The expectation of this study was that blue mussel (Mytilus edulis) individuals would

alter their filtration rate in response to exposure to different diets. An experiment was designed

and implemented to test for these differences; mussels were collected and exposed to a diet

treatment of plankton or fucoid zygotes for 1, 2, or 4 hours. Differences in filtration rates

between the three time periods in each treatment and between the two treatments at each time

period were analyzed for three days of data collection.

Organism Collection

One hundred adult (larger than 40 mm in length as defined by FAO Fisheries Statistics

2006) blue mussel, Mytilus edulis, individuals were collected in the fall of 2014 from the floating

docks at the Maine Maritime Academy waterfront in Castine, Maine. Sixty mussels, of an

average length of 54.5+3.43 mm, width of 27.7+1.78 mm, and weight of 14.3+2.7 g with no

shell damage (e.g. cracked or broken areas, epiphyte growth), were chosen for the experiment.

Mussels were maintained in the Andrews Hall running seawater laboratory prior to data

collection.
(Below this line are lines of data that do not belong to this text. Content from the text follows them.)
Background: an optimization exercise with open tools, aiming at small area, a short achievable clock period and few clock cycles per item. Do not read the settings as production practice.
RTL that was checked went through simulation tests only; none was proved equivalent to the original.

==> run P <==
## polyline_length_accumulator_core
module polyline_length_accumulator_core (
    input  logic        i_clk,
    input  logic        i_rst_n,
    input  logic        i_in_valid,
    output logic        o_in_stall,
    input  logic [15:0] i_in_x,
    input  logic [15:0] i_in_y,
    input  logic        i_in_last,
    output logic        o_out_valid,
    input  logic        i_out_stall,
    output logic [31:0] o_out_length,
    output logic [15:0] o_out_count
);
clock: 10.0 ns
lec_check: 0
abc_area: 1
cap_margin: 20
core_margin: 2
core_utilization: 50
cts_buf_list: sky130_fd_sc_hd__clkbuf_16
cts_cluster_diameter: 80
cts_cluster_size: 30
slew_margin: 20
standard.sh (not shown) runs the stock make flow with config.mk's settings and CLKGATE_MAP_FILE= SYNTH_SCRIPT=/design/flow/synth_recipe.tcl, a recipe that flattens the netlist after the stock synthesis.
==> flow/flow/run.sh <==
#!/bin/bash
# the standard layout (the standard.sh: unchanged synthesis, floorplan,
# placement, clock tree, routing) with two changes to how it is made:
# - every input and output port still gets its buffer, but a plain buf_2
#   instead of the delay-cell buffer that buffer_ports picks by itself
# - timing repair aims at a shorter period than the clock's: setup repair
#   keeps going until each path has the margin below, instead of stopping
#   once the 10 ns clock is met
bash standard.sh SETUP_SLACK_MARGIN=6.5 TNS_END_PERCENT=100 \
    "BUFFER_PORTS_ARGS=-buffer_cell sky130_fd_sc_hd__buf_2" finish > standard.log 2>&1
==> run D (differences from run P) <==
--- a/flow/design.v
+++ b/flow/design.v
@@ -13,12 +13,10 @@
     output logic        o_out_valid,
     input  logic        i_out_stall,
     output logic [31:0] o_out_length,
     output logic [15:0] o_out_count
 );
-    localparam int QN = (M > 1) ? M - 1 : 1;
-    localparam int PW = (QN > 1) ? $clog2(QN) : 1;
     logic [M-1:0]  r_pend;      
     logic [16:0]   r_lo;
     logic          r_c;
     logic [14:0]   r_hi;
     logic          r_sat;
@@ -29,29 +27,15 @@
     logic [16:0]   base_lo;
     logic [17:0]   add_lo;
     logic [15:0]   base_cnt;
     logic          inc, pop, push;
     logic [47:0]   res;
-    logic [47:0]   r_out;        
-    logic          r_ov;
-    logic [47:0]   r_q [QN];     
-    logic [PW-1:0] r_rd, r_wr;
-    logic [QN-1:0] r_qv;         
-    logic          free, take, direct, push_q;
-    logic [M-1:0]  pend_up, pend_dn;
-    logic [QN-1:0] qv_up, qv_dn;
-    assign o_xfer = i_in_valid && !r_pend[M-1];
+    logic [47:0]   r_e [M];      
+    logic [M-1:0]  r_v;          
+    assign o_xfer = i_in_valid && !r_pend[M-1] && i_rst_n;
     assign inc    = o_xfer && i_in_last;
-    assign pop    = r_ov && !i_out_stall;
-    assign free   = !r_ov || pop;
-    assign take   = free && r_qv[0];
-    assign direct = free && !r_qv[0] && push;
-    assign push_q = push && !direct;
-    assign pend_up = {r_pend[M-2:0], 1'b1};
-    assign pend_dn = {1'b0, r_pend[M-1:1]};
-    assign qv_up   = (QN > 1) ? {r_qv[QN-2:0], 1'b1} : 1'b1;
-    assign qv_dn   = (QN > 1) ? {1'b0, r_qv[QN-1:1]} : 1'b0;
+    assign pop    = r_v[0] && !i_out_stall;
     assign hi_inc   = {1'b0, r_hi} + 16'(r_c);
     assign ovf      = r_sat || hi_inc[15];
     assign base_lo  = r_clr ? 17'd0 : r_lo;
     assign add_lo   = {1'b0, base_lo} + {1'b0, i_seg ? i_root : 17'd0};
     assign base_cnt = r_clr ? 16'd0 : r_cnt;
@@ -60,35 +44,44 @@
     always_ff @(posedge i_clk) begin
         if (!i_rst_n) begin
             r_pend <= '0;
             r_ld   <= 1'b0;
             r_clr  <= 1'b1;
-            r_ov   <= 1'b0;
-            r_qv   <= '0;
-            r_rd   <= '0;
-            r_wr   <= '0;
+            r_v    <= '0;
         end else begin
-            r_pend <= pop ? (inc ? r_pend : pend_dn) : (inc ? pend_up : r_pend);
-            r_qv   <= take ? (push_q ? r_qv : qv_dn) : (push_q ? qv_up : r_qv);
-            if (free) r_ov <= take || push;
-            if (take) r_rd <= (r_rd == PW'(QN - 1)) ? '0 : r_rd + PW'(1);
-            if (push_q) r_wr <= (r_wr == PW'(QN - 1)) ? '0 : r_wr + PW'(1);
+            for (int k = 0; k < M; k++) begin
+                if (inc && !pop) begin
+                    r_pend[k] <= (k == 0) ? 1'b1 : r_pend[k-1];
+                end else if (pop && !inc) begin
+                    r_pend[k] <= (k == M - 1) ? 1'b0 : r_pend[k+1];
+                end
+                if (push && !pop) begin
+                    r_v[k] <= (k == 0) ? 1'b1 : r_v[k-1];
+                end else if (pop && !push) begin
+                    r_v[k] <= (k == M - 1) ? 1'b0 : r_v[k+1];
+                end
+            end
             r_ld  <= i_last;
             r_clr <= i_last;
         end
         r_lo  <= add_lo[16:0];
         r_c   <= add_lo[17];
         r_hi  <= r_clr ? 15'd0 : hi_inc[14:0];
         r_sat <= r_clr ? 1'b0 : ovf;
         r_cnt <= base_cnt + 16'(i_seg && base_cnt != 16'hFFFF);
-        if (free) r_out <= r_qv[0] ? r_q[r_rd] : res;
-        if (push) r_q[r_wr] <= res;
+        for (int k = 0; k < M; k++) begin
+            if (pop) begin
+                r_e[k] <= (k < M - 1 && r_v[(k < M - 1) ? k + 1 : k]) ? r_e[(k < M - 1) ? k + 1 : k] : res;
+            end else if (!r_v[k]) begin
+                r_e[k] <= res;
+            end
+        end
     end
     assign o_in_stall   = r_pend[M-1];
-    assign o_out_valid  = r_ov;
-    assign o_out_length = r_out[47:16];
-    assign o_out_count  = r_out[15:0];
+    assign o_out_valid  = r_v[0];
+    assign o_out_length = r_e[0][47:16];
+    assign o_out_count  = r_e[0][15:0];
 endmodule
 module pla_dp (
     input  logic        i_clk,
     input  logic        i_rst_n,
     input  logic        i_xfer,
@@ -964,21 +957,24 @@
     logic fs783;
     logic fc784;
     logic [33:0] row_a;
     logic [33:0] row_b;
     logic [33:0] rad;
+    logic [32:0] s_rad;
+    logic s_seg;
+    logic s_last;
     logic [2:0] r785;
     logic q786;
     logic [3:0] r787;
     logic [1:0] q788;
-    logic [1:0] q1_q;
-    logic [3:0] q1_r;
-    logic [29:0] q1_rad;
-    logic q1_seg;
-    logic q1_last;
     logic [4:0] r789;
     logic [2:0] q790;
+    logic [2:0] q1_q;
+    logic [4:0] q1_r;
+    logic [27:0] q1_rad;
+    logic q1_seg;
+    logic q1_last;
     logic [5:0] r791;
     logic [3:0] q792;
     logic [6:0] r793;
     logic [4:0] q794;
     logic [4:0] q2_q;
@@ -1826,18 +1822,18 @@
     assign fs783 = t_c25_0 ^ t_c25_1 ^ t_c25_2;
     assign fc784 = (t_c25_0 & t_c25_1) | (t_c25_0 & t_c25_2) | (t_c25_1 & t_c25_2);
     assign row_a = {t_c33_0, t_c32_0, t_c31_0, t_c30_0, t_c29_0, t_c28_0, t_c27_0, t_c26_0, fs783, fs781, fs779, fs777, fs775, fs773, fs771, fs769, fs767, fs765, hs763, hs761, hs759, hs757, hs755, hs753, hs751, hs749, hs747, t_c6_0, t_c5_0, t_c4_0, t_c3_0, t_c2_0, 1'b0, t_c0_0};
     assign row_b = {t_c33_1, t_c32_1, t_c31_1, t_c30_1, t_c29_1, t_c28_1, t_c27_1, fc784, fc782, fc780, fc778, fc776, fc774, fc772, fc770, fc768, fc766, hc764, hc762, hc760, hc758, hc756, hc754, hc752, hc750, hc748, t_c7_2, 1'b0, 1'b0, 1'b0, 1'b0, t_c2_1, 1'b0, t_c0_1};
     assign rad = row_a + row_b;
-    assign r785 = {1'b0, 1'b0, rad[32]} + 3'b111;
+    assign r785 = {1'b0, 1'b0, s_rad[32]} + 3'b111;
     assign q786 = ~r785[2];
-    assign r787 = {r785[1:0], rad[31], rad[30]} + {~r785[2], q786 ^ {1{~r785[2]}}, 2'b11};
+    assign r787 = {r785[1:0], s_rad[31], s_rad[30]} + {~r785[2], q786 ^ {1{~r785[2]}}, 2'b11};
     assign q788 = {q786, ~r787[3]};
-    assign r789 = {q1_r[2:0], q1_rad[29], q1_rad[28]} + {~q1_r[3], q1_q ^ {2{~q1_r[3]}}, 2'b11};
-    assign q790 = {q1_q, ~r789[4]};
-    assign r791 = {r789[3:0], q1_rad[27], q1_rad[26]} + {~r789[4], q790 ^ {3{~r789[4]}}, 2'b11};
-    assign q792 = {q790, ~r791[5]};
+    assign r789 = {r787[2:0], s_rad[29], s_rad[28]} + {~r787[3], q788 ^ {2{~r787[3]}}, 2'b11};
+    assign q790 = {q788, ~r789[4]};
+    assign r791 = {q1_r[3:0], q1_rad[27], q1_rad[26]} + {~q1_r[4], q1_q ^ {3{~q1_r[4]}}, 2'b11};
+    assign q792 = {q1_q, ~r791[5]};
     assign r793 = {r791[4:0], q1_rad[25], q1_rad[24]} + {~r791[5], q792 ^ {4{~r791[5]}}, 2'b11};
     assign q794 = {q792, ~r793[6]};
     assign r795 = {q2_r[5:0], q2_rad[23], q2_rad[22]} + {~q2_r[6], q2_q ^ {5{~q2_r[6]}}, 2'b11};
     assign q796 = {q2_q, ~r795[7]};
     assign r797 = {r795[6:0], q2_rad[21], q2_rad[20]} + {~r795[7], q796 ^ {6{~r795[7]}}, 2'b11};
@@ -1939,13 +1935,14 @@
         t_c31_1 <= fs653;
         t_c32_0 <= fc654;
         t_c32_1 <= fs655;
         t_c33_0 <= fc656;
         t_c33_1 <= fc454;
-        q1_q <= q788;
-        q1_r <= r787;
-        q1_rad <= rad[29:0];
+        s_rad <= rad[32:0];
+        q1_q <= q790;
+        q1_r <= r789;
+        q1_rad <= s_rad[27:0];
         q2_q <= q794;
         q2_r <= r793;
         q2_rad <= q1_rad[23:0];
         q3_q <= q798;
         q3_r <= r797;
@@ -1967,10 +1964,12 @@
             r_have_prev <= 1'b0;
             b_seg       <= 1'b0;
             b_last      <= 1'b0;
             t_seg <= 1'b0;
             t_last <= 1'b0;
+            s_seg <= 1'b0;
+            s_last <= 1'b0;
             q1_seg <= 1'b0;
             q1_last <= 1'b0;
             q2_seg <= 1'b0;
             q2_last <= 1'b0;
             q3_seg <= 1'b0;
@@ -1989,12 +1988,14 @@
             if (i_xfer) r_have_prev <= !i_in_last;
             b_seg  <= i_xfer & r_have_prev;
             b_last <= i_xfer & i_in_last;
             t_seg <= b_seg;
             t_last <= b_last;
-            q1_seg <= t_seg;
-            q1_last <= t_last;
+            s_seg <= t_seg;
+            s_last <= t_last;
+            q1_seg <= s_seg;
+            q1_last <= s_last;
             q2_seg <= q1_seg;
             q2_last <= q1_last;
             q3_seg <= q2_seg;
             q3_last <= q2_last;
             q4_seg <= q3_seg;
--- a/flow/config.mk
+++ b/flow/config.mk
@@ -6,10 +6,10 @@
 export NUM_CORES = 4
 export LEC_CHECK = 0
 export ABC_AREA = 1
 export CAP_MARGIN = 20
 export CORE_MARGIN = 2
-export CORE_UTILIZATION = 50
+export CORE_UTILIZATION = 40
 export CTS_BUF_LIST = sky130_fd_sc_hd__clkbuf_16
 export CTS_CLUSTER_DIAMETER = 80
 export CTS_CLUSTER_SIZE = 30
 export SLEW_MARGIN = 20
==> run A (differences from run P) <==
==> flow/config.mk (replaced) <==
export PLATFORM = sky130hd
export DESIGN_NAME = polyline_length_accumulator_core
export DESIGN_NICKNAME = polyline_length_accumulator_core
export VERILOG_FILES = /design/flow/design.v
export SDC_FILE = /design/flow/constraint.sdc
export NUM_CORES = 4
export LEC_CHECK = 0
export CAP_MARGIN = 20
export CORE_MARGIN = 2
export CORE_UTILIZATION = 40
export CTS_BUF_LIST = sky130_fd_sc_hd__clkbuf_16
export CTS_CLUSTER_DIAMETER = 80
export CTS_CLUSTER_SIZE = 30
export SLEW_MARGIN = 20
==> comparison table <==
Status: run A timing/DRC/antenna clean; run P timing/DRC/antenna clean; run D timing/DRC/antenna clean
Detailed-routed wire length on met3: run A 2180 um; run P 2100 um; run D 3150 um
Share of the core filled with cells in the final layout: run A 46.2%; run P 55.8%; run D 45.7%
Number of non-clock buffers in the layout: run A 246; run P 195; run D 200
Dominant cell type by count on the critical path: run A sky130_fd_sc_hd__o21a_1; run P sky130_fd_sc_hd__nand2_2; run D -
Final routed wire length divided by cell count: run A 14.2 um; run P 14.5 um; run D 13.8 um
Number of cells on the critical path: run A 22; run P 23; run D 22
Clock buffer count: run A 37; run P 39; run D 43
Worst endpoint data arrival time: run A 5.23 ns; run P 3.92 ns; run D 3.94 ns
Final non-filler cell total: run A 4700; run P 5251; run D 5885
Synthesized net count: run A 3836; run P 4650; run D 5017
Least setup slack across all paths after layout: run A 5.25 ns; run P 6.60 ns; run D 6.59 ns
FF/Latch Area: run A 0.0146 mm^2; run P 0.0145 mm^2; run D 0.0142 mm^2
Required time at the worst-slack endpoint: run A 10.48 ns; run P 10.52 ns; run D 10.53 ns
Via count: run A 22255; run P 25623; run D 27886
Testbench counts of run P, summed over its fixed seeds: cycles 7,029, points 6,831.
Testbench counts of run A, summed over its fixed seeds: cycles 7,029, points 6,831.
Only the layout flow was run in run D; the RTL was not checked for function there.

==> re-timing with driven ports <==
How much do the figures lean on ideal ports? The routed layouts below were timed once more, with nothing changed but the port constraints. Step 1 (the two cells are an assumption about what drives the block):
set clk [get_ports {i_clk}]
set_driving_cell -lib_cell sky130_fd_sc_hd__clkbuf_16 $clk
set_driving_cell -lib_cell sky130_fd_sc_hd__buf_2 [delete_from_list [all_inputs] $clk]
Step 2 also shifts input and output timing later by t, the mid clock arrival at the registers, as if the neighbouring blocks saw the same clock. Slacks: ideal ports / drivers / drivers and shift; pairs: ideal ports / drivers.
run	t, ns	slack for setup (ns)	worst setup path at the end	worst register clock-pin slew, ns	pins driven straight from the clock port
run P	0.645	6.597 / 6.597 / 6.164	input to register	0.11 / 0.11	1
run D	0.683	6.592 / 6.592 / 6.018	input to register	0.11 / 0.11	1
run A	0.651	5.251 / 5.251 / 5.251	register to register	0.11 / 0.11	1
After both steps every run listed still meets setup and hold. For run D, which loses most, drivers alone change the setup slack by 0.000 ns; drivers and shift together by -0.574 ns.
Twenty mussels were used each day for a three day experiment. All mussels were

exposed to artificial seawater containing no food for 24 hours prior to the start of the experiment.

Mussels were randomly assigned to a beaker numbered one through twenty. Subsequently, the

diet treatment (fucoid zygotes or plankton in artificial seawater) and a time period (1, 2, or 4

hours) were randomly assigned to each beaker.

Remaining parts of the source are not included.